DESCRIPTION OF THE TASK — Across the records that follow, determine how many lines contain "count" and give only the resulting number.

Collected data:
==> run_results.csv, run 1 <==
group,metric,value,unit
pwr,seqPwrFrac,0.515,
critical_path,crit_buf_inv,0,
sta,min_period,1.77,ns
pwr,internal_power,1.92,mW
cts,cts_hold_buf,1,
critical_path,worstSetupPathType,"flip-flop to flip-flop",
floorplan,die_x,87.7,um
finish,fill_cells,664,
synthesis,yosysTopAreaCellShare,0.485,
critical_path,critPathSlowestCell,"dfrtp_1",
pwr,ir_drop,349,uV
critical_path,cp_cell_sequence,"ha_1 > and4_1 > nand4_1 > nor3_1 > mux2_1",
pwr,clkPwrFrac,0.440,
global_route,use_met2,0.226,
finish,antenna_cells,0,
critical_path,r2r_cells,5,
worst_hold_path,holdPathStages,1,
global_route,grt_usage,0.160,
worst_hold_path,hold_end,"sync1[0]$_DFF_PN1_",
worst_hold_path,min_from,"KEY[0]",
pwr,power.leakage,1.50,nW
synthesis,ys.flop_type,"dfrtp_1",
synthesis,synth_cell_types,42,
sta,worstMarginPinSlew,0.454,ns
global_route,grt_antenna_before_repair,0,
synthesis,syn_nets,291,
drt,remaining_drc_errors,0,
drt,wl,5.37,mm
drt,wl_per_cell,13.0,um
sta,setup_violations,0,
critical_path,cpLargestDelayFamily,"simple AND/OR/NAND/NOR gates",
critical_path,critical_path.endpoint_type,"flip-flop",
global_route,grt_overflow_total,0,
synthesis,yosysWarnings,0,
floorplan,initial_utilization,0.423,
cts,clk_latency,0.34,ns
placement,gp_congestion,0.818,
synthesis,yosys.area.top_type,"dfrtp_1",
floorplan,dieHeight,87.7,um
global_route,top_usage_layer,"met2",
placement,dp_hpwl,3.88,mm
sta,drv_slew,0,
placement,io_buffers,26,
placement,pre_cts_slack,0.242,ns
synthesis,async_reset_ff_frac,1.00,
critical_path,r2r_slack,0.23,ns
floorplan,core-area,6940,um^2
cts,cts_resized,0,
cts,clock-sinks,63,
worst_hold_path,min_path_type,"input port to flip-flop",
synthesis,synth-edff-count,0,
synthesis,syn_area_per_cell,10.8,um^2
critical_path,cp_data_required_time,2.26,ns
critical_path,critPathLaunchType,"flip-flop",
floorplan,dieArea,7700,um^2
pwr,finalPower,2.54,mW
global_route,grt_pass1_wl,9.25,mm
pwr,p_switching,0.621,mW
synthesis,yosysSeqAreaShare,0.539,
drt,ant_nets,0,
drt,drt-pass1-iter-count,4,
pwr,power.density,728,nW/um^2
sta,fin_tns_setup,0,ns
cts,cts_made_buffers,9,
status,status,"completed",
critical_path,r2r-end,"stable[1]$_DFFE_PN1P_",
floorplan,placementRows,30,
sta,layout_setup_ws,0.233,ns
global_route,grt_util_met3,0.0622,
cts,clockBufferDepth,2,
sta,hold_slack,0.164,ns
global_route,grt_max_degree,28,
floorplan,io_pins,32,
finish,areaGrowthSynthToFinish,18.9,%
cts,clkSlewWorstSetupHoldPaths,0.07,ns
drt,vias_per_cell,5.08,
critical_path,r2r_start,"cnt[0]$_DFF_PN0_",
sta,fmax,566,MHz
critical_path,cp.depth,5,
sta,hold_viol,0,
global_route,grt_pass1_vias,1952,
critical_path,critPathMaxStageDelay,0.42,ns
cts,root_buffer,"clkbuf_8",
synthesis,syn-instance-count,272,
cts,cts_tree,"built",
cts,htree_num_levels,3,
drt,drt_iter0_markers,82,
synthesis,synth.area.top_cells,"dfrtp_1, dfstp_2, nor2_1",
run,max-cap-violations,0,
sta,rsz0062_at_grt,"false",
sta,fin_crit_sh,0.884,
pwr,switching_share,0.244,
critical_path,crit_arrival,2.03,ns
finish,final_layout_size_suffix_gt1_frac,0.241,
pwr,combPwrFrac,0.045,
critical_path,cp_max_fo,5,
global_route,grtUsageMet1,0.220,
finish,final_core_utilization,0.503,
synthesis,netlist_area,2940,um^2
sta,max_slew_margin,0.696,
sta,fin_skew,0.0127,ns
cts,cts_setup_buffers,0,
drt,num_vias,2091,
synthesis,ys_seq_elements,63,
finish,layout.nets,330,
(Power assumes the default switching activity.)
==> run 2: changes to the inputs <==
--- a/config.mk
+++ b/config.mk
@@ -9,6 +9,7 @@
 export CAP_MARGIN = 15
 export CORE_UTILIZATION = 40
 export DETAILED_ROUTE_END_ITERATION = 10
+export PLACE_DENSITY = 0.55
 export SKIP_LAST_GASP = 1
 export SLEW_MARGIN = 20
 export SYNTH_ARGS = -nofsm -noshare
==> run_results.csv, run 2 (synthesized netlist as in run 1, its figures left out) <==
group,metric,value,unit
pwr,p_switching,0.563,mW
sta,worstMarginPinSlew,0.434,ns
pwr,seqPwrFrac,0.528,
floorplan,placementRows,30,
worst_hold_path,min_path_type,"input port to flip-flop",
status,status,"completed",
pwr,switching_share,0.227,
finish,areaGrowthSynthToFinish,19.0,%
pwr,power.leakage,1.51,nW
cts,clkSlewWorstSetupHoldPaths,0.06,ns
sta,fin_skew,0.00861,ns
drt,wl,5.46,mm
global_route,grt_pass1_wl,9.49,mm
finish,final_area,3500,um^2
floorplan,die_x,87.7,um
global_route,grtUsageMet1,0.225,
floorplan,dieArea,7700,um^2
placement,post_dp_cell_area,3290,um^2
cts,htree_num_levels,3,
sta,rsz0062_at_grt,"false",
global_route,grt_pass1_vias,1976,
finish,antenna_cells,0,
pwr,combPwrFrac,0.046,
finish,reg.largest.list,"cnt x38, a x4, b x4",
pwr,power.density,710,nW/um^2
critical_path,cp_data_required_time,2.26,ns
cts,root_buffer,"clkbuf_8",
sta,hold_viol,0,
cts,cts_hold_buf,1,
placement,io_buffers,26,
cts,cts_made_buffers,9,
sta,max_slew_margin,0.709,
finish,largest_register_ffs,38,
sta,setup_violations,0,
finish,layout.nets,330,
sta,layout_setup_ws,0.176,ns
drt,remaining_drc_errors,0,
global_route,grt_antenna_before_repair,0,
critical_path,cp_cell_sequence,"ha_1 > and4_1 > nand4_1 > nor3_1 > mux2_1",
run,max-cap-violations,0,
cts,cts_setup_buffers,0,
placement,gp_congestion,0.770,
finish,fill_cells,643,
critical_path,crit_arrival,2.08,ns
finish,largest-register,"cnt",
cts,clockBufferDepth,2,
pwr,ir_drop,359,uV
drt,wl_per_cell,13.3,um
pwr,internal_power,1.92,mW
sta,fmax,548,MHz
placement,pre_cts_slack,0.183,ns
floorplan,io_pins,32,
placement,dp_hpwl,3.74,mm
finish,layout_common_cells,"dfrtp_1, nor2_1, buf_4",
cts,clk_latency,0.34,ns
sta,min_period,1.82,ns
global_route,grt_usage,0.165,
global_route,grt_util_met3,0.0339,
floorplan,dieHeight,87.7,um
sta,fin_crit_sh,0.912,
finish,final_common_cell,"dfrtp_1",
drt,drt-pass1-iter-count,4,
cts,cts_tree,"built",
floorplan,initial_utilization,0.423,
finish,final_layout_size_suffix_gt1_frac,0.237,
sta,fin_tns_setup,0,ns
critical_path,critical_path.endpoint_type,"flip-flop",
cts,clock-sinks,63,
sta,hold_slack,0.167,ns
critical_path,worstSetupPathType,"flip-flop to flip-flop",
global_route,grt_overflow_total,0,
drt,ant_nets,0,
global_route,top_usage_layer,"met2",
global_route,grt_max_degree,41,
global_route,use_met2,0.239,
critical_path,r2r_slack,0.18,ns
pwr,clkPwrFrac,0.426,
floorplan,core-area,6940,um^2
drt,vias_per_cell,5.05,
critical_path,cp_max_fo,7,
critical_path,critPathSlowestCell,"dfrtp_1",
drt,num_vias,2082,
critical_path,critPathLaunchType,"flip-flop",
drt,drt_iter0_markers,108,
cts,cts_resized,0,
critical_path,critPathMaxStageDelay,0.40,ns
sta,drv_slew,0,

EXERCISE RESULT — 4